Stored data entries

**config.mk**
```make
export PLATFORM = sky130hd
export DESIGN_NAME = cpp_back
export DESIGN_NICKNAME = d
export VERILOG_FILES = /design/src/sv/cylinder_point_projection_defines.svh /design/src/sv/cpp_pkg.sv /design/src/sv/cpp_back.sv
export SDC_FILE = /design/constraint.sdc
export NUM_CORES = 1
export LEC_CHECK = 0
export BUFFER_PORTS_ARGS = -buffer_cell sky130_fd_sc_hd__buf_4
export CAP_MARGIN = 5
export CORE_AREA = 8 8 223 225
export DETAILED_ROUTE_END_ITERATION = 10
export DIE_AREA = 0 0 231 233
export GPL_ROUTABILITY_DRIVEN = 1
export SYNTH_ARGS = -nofsm -noshare
export SYNTH_HDL_FRONTEND = slang
export SYNTH_SLANG_ARGS = --single-unit
```
**constraint.sdc**
```tcl
create_clock -name clk -period 21.4 [get_ports clk]
set_input_delay 2.14 -clock clk [delete_from_list [all_inputs] [get_ports clk]]
set_output_delay 2.14 -clock clk [all_outputs]
set_load 0.02 [all_outputs]
```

## Your instructions
The answer should consist of every record above, copied exactly.

## Exercise solution
**config.mk**
```make
export PLATFORM = sky130hd
export DESIGN_NAME = cpp_back
export DESIGN_NICKNAME = d
export VERILOG_FILES = /design/src/sv/cylinder_point_projection_defines.svh /design/src/sv/cpp_pkg.sv /design/src/sv/cpp_back.sv
export SDC_FILE = /design/constraint.sdc
export NUM_CORES = 1
export LEC_CHECK = 0
export BUFFER_PORTS_ARGS = -buffer_cell sky130_fd_sc_hd__buf_4
export CAP_MARGIN = 5
export CORE_AREA = 8 8 223 225
export DETAILED_ROUTE_END_ITERATION = 10
export DIE_AREA = 0 0 231 233
export GPL_ROUTABILITY_DRIVEN = 1
export SYNTH_ARGS = -nofsm -noshare
export SYNTH_HDL_FRONTEND = slang
export SYNTH_SLANG_ARGS = --single-unit
```
**constraint.sdc**
```tcl
create_clock -name clk -period 21.4 [get_ports clk]
set_input_delay 2.14 -clock clk [delete_from_list [all_inputs] [get_ports clk]]
set_output_delay 2.14 -clock clk [all_outputs]
set_load 0.02 [all_outputs]
```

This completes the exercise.